Dooyeweerd encara ainda o desafio de criticar um aparente inimigo do “dogma” da autonomia da razão: o relativismo historicista, que é uma das fontes do pensamento pós-moderno (pragmatismo, hermenêutica, desconstrução, etc.). Na obra o filósofo traz à luz as raízes do historicismo em uma forma específica de absolutização do pensamento teórico, que causa a sua própria contradição; e com isso deixa claro que, ao refutar a autonomia da razão, ele não propõe a dissolução da verdade no ácido do relativismo. Pelo contrário, a fé é necessária para manter a razão sóbria.

Na terceira parte do livro Dooyeweerd encara o espinhoso problema das relações entre a filosofia e a teologia, propondo um caminho original: ele retém a noção de Tomás de Aquino, de que deve-se distinguir entre essas duas disciplinas, e a proposta de Agostinho, de que a filosofia deve ser transformada a partir da fé cristã. Isso lhe dá condições de apontar a falha das teologias que tentam acomodar a revelação a conceitos filosóficos oriundos de sistemas pagãos ou seculares, e também o caminho para uma reforma da própria teologia, a partir da reforma desses conceitos filosóficos.

Na última seção do livro Dooyeweerd toca naquele assunto que revela o “etos” de seu projeto e nos faz ver o caminho que o diálogo de cristianismo e cultura deve tomar hoje: a busca por uma antropologia radicalmente bíblica. Segundo o autor, na base de cada sistema filosófico está o entendimento que o homem tem de si mesmo e de sua relação com a origem divina de todas as coisas. A questão do autoconhecimento – “gnōthi seauton” em Sócrates, “Deum et animam Scire” em Agostinho – é a questão filosófica central.

Ora, quando o homem adere a um ídolo, não pode mais saber quem é. E porque não se conhece, sempre construirá formas de pensamento e de cultura nas quais aspectos fundamentais de sua identidade enquanto imagem de Deus serão distorcidos ou reprimidos. Essa é exatamente a razão por que a cultura ocidental vem aos poucos minando a dignidade do homem e despersonalizando-o.

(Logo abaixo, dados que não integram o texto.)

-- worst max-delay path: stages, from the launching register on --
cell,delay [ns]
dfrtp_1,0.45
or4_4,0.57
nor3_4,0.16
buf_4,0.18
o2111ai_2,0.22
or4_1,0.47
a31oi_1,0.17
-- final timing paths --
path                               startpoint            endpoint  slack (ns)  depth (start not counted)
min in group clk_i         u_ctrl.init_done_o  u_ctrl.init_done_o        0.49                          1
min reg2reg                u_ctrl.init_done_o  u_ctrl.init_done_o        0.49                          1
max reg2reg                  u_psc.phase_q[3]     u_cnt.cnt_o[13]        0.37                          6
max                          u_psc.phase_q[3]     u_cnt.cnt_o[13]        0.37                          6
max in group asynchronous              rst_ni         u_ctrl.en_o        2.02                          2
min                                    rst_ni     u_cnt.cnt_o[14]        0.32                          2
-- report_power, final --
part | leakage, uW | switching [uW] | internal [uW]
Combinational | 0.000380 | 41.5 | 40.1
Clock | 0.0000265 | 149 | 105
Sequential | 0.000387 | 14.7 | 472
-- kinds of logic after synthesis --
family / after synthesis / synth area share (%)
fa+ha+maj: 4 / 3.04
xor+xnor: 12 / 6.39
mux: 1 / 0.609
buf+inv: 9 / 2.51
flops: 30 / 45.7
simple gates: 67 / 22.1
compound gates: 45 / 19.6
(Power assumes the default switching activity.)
### config.mk
export PLATFORM = sky130hd
export DESIGN_NAME = paged_addr_gen
export DESIGN_NICKNAME = d
export VERILOG_FILES = /design/src/rtl/pbag_pkg.sv /design/src/rtl/pbag_ptr_bank.sv /design/src/rtl/pbag_seg_split.sv /design/src/rtl/pbag_cursor.sv /design/src/rtl/paged_addr_gen.sv
export SDC_FILE = /design/constraint.sdc
export NUM_CORES = 1
export LEC_CHECK = 0
export BUFFER_PORTS_ARGS = -buffer_cell sky130_fd_sc_hd__buf_2
export CAP_MARGIN = 15
export CORE_MARGIN = 4
export CORE_UTILIZATION = 25
export DETAILED_ROUTE_END_ITERATION = 12
export PLACE_DENSITY_LB_ADDON = 0.25
export SETUP_SLACK_MARGIN = 0.15
export SYNTH_ARGS = -nofsm -noshare
export SYNTH_HDL_FRONTEND = slang
export SYNTH_SLANG_ARGS = --single-unit
### constraint.sdc
create_clock -name clk -period 25.5 [get_ports clk]
set_clock_uncertainty 0.2 [all_clocks]
set_input_delay 1.275 -clock clk [delete_from_list [all_inputs] [get_ports clk]]
set_output_delay 1.275 -clock clk [all_outputs]
set_load 0.03 [all_outputs]
<file path="src/rtl/rdchk_pkg.sv">
package rdchk_pkg;

  // command bus encoding
  localparam logic [2:0] CMD_NOP   = 3'd0;
  localparam logic [2:0] CMD_READ  = 3'd1;
  localparam logic [2:0] CMD_WRITE = 3'd2;

  // half burst lengths in command clocks and the legal split point
  localparam int HALF_BL4  = 2;
  localparam int HALF_BL8  = 4;
  localparam int BL8_SPLIT = 2;

  typedef enum logic [2:0] {
    ERR_NONE      = 3'd0,
    ERR_BL4_INT   = 3'd1,
    ERR_BL8_BOUND = 3'd2,
    ERR_BL8_NONRD = 3'd3,
    ERR_WR_EARLY  = 3'd4,
    ERR_AP_TRUNC  = 3'd5
  } err_e;

  // context of the latest READ
  typedef struct packed {
    logic seen;
    logic bl8;
    logic ap;
  } rd_ctx_t;

endpackage

</file>
<file path="src/rtl/rdchk_rules.sv">
module rdchk_rules
  import rdchk_pkg::*;
#(
  parameter int CNT_W = 6,
  parameter int TIM_W = 4
) (
  input  logic [2:0]       cmd_i,
  input  rd_ctx_t          ctx_i,
  input  logic [CNT_W-1:0] since_i,
  input  logic [TIM_W-1:0] al_i,
  input  logic [TIM_W-1:0] cl_i,
  output err_e             viol_o
);

  localparam logic [CNT_W-1:0] HALF4 = CNT_W'(HALF_BL4);
  localparam logic [CNT_W-1:0] HALF8 = CNT_W'(HALF_BL8);
  localparam logic [CNT_W-1:0] SPLIT = CNT_W'(BL8_SPLIT);

  logic [CNT_W-1:0] half;
  logic [CNT_W-1:0] win_end;
  logic             in_burst;
  logic             in_window;
  logic             is_nop;
  logic             is_read;

  always_comb begin
    half      = ctx_i.bl8 ? HALF8 : HALF4;
    win_end   = CNT_W'(al_i) + CNT_W'(cl_i) + half;
    in_burst  = ctx_i.seen && (since_i < half);
    in_window = ctx_i.seen && (since_i < win_end);
    is_nop    = (cmd_i == CMD_NOP);
    is_read   = (cmd_i == CMD_READ);
  end

  // burst occupancy rules take precedence over the write data-window rule
  always_comb begin
    viol_o = ERR_NONE;
    if (!is_nop) begin
      if (in_burst) begin
        if (!ctx_i.bl8) begin
          viol_o = ERR_BL4_INT;
        end else if (!is_read) begin
          viol_o = ERR_BL8_NONRD;
        end else if (ctx_i.ap) begin
          viol_o = ERR_AP_TRUNC;
        end else if (since_i != SPLIT) begin
          viol_o = ERR_BL8_BOUND;
        end
      end else if ((cmd_i == CMD_WRITE) && in_window) begin
        viol_o = ERR_WR_EARLY;
      end
    end
  end

endmodule

</file>
<file path="config.mk">
export PLATFORM = sky130hd
export DESIGN_NAME = rdchk_rules
export DESIGN_NICKNAME = d
export VERILOG_FILES = /design/src/rtl/rdchk_pkg.sv /design/src/rtl/rdchk_rules.sv
export SDC_FILE = /design/constraint.sdc
export NUM_CORES = 1
export LEC_CHECK = 0
export ABC_CLOCK_PERIOD_IN_PS = 3100
export BUFFER_PORTS_ARGS = -buffer_cell sky130_fd_sc_hd__buf_2
export CAP_MARGIN = 20
export CORE_AREA = 8 8 45 47
export DETAILED_ROUTE_END_ITERATION = 8
export DIE_AREA = 0 0 53 55
export MAX_ROUTING_LAYER = met4
export PLACE_DENSITY = 0.63
export REMOVE_ABC_BUFFERS = 1
export SYNTH_ARGS = -nofsm -noshare
export SYNTH_HDL_FRONTEND = slang
export SYNTH_SLANG_ARGS = --single-unit
export TNS_END_PERCENT = 10
</file>
<file path="constraint.sdc">
create_clock -name vclk -period 3.1
set_input_delay 0.62 -clock vclk [all_inputs]
set_output_delay 0.62 -clock vclk [all_outputs]
set_load 0.02 [all_outputs]
</file>
==> results of run 1 <==
==> repair_timing <==
item	in CTS	in global routing
pin swaps	14	0
setup buffers	2	0
gates resized for setup	10	1
endpoints found under the setup margin	1	1
==> per-layer routing <==
layer  track usage [%]  vias to the layer above
met4                 0                        0
met1              8.33                      204
met5                 -                        -
met2              17.4                       11
li1                  -                      226
met3              1.34                        0
==> cell usage in the layout (no fill, tap or decap) <==
master and instances:
inv_4 1, fa_2 1, buf_2 20, or2_1 1
buf_8 1, xor2_1 1, nor3_2 2, a21o_1 2
a41o_1 1, nand4_1 1, nand2_1 2, nand3_1 2
ha_1 10, ha_2 1, a21oi_2 2, nand2_2 1
buf_6 3, fa_1 2, inv_1 2, xnor2_1 1
buf_4 3, o21ai_1 2, and3_1 1, and4b_4 1
o21ai_0 2, nor2_1 3, o21ai_2 1, a21boi_2 1
nand3b_1 1, nor3b_1 1
==> layout make-up <==
class	instances	area (um2)	area share, %
Inverter	3	13.8	2.25
Multi-Input combinational cell	43	405	66.4
Tap cell	16	20.0	3.28
Timing Repair Buffer	27	171	28.1
==> cell families after synthesis <==
kind of cell,after synthesis,synth area share (%)
compound gates,11,19.3
buf+inv,3,2.76
xor+xnor,2,4.30
fa+ha+maj,14,48.5
simple gates,16,25.2
==> metrics by stage <==
stage	TNS [ps]	hold WS, ps	cells	cell area [um2]
4_1_cts	-404	1640	89	607
2_1_floorplan	-326	1330	46	408
3_3_place_gp	-549	1640	87	558
5_1_grt	-510	1680	89	611
6_report	-405	1640	89	611
3_5_place_dp	-566	1640	87	558
==> report_power, final <==
part / switching, uW / total [uW] / internal [uW]
combinational: 49.5 / 104 / 54.7
sequential: 0 / 0 / 0
clock: 0 / 0 / 0
==> how the worst min path moves through the flow <==
stage	startpoint	endpoint	slack, ps	cells past startpoint
after floorplan	ctx_i[1]	viol_o[1]	1330	2
after global placement	ctx_i[0]	viol_o[1]	1640	4
after detailed placement	ctx_i[0]	viol_o[1]	1640	4
after CTS	ctx_i[0]	viol_o[1]	1640	4
after global routing	ctx_i[0]	viol_o[1]	1680	4
final	ctx_i[0]	viol_o[1]	1640	4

A única cura genuína para o presente estado de coisas - diz Dooyeweerd - será a retomada de uma visão pura do homem como ser pessoal, integrado e espiritual. E isso só pode ser dado pela Palavra de Deus atuando no coração do homem. Mas para ser capaz de anunciar essa verdade de forma clara e transformadora o cristianismo precisará fazer escolhas, e a mais importante delas será a desistência dos métodos de acomodação – das tentativas de acoplar exteriormente a fé cristã a cosmovisões não cristãs como o existencialismo, o pós-modernismo, o socialismo, o liberalismo econômico ou o naturalismo, para citar apenas algumas. No campo das ideias, em especial, os cristãos deverão repensar os conceitos fundamentais e as teorias dominantes em cada disciplina, promovendo a sua reforma interna a partir da Palavra de Deus.

Há que se enfrentar com fôlego e coragem esse desafio. O próprio Dooyeweerd fundou, juntamente com diversos companheiros, uma associação de filosofia cristã e uma revista científica, até hoje em circulação. E na esteira de seu trabalho pioneiro filósofos e acadêmicos cristãos se levantaram nos mais diversos campos do conhecimento, como a ética, a ciência política, a história, a teoria estética, a psicologia ou a tecnologia da informação. Hoje o movimento da filosofia reformacional tornou-se uma comunidade internacional e produtiva – no julgamento de alguns, como o historiador americano George Marsden, a maior promessa para dar estabilidade e orientação para o cristianismo evangélico ocidental no século 21.

Cremos que o contato com a tradição reformacional – mais do que apenas com Dooyeweerd, que foi um de seus fundadores – é salutar para o cristianismo brasileiro, que ainda luta para ganhar maturidade. De fato já há no Brasil um movimento articulado e consciente da necessidade de diálogo com a cultura e responsabilidade social: o movimento da missão integral, com uma rica história de boas ideias e bons exemplos. A tradição reformacional pode contribuir com um poderoso influxo construtivo para a expansão dos horizontes teóricos e práticos da missão da igreja brasileira, e nos preparar melhor para pós-modernidade verde-e-amarela que já surge no horizonte.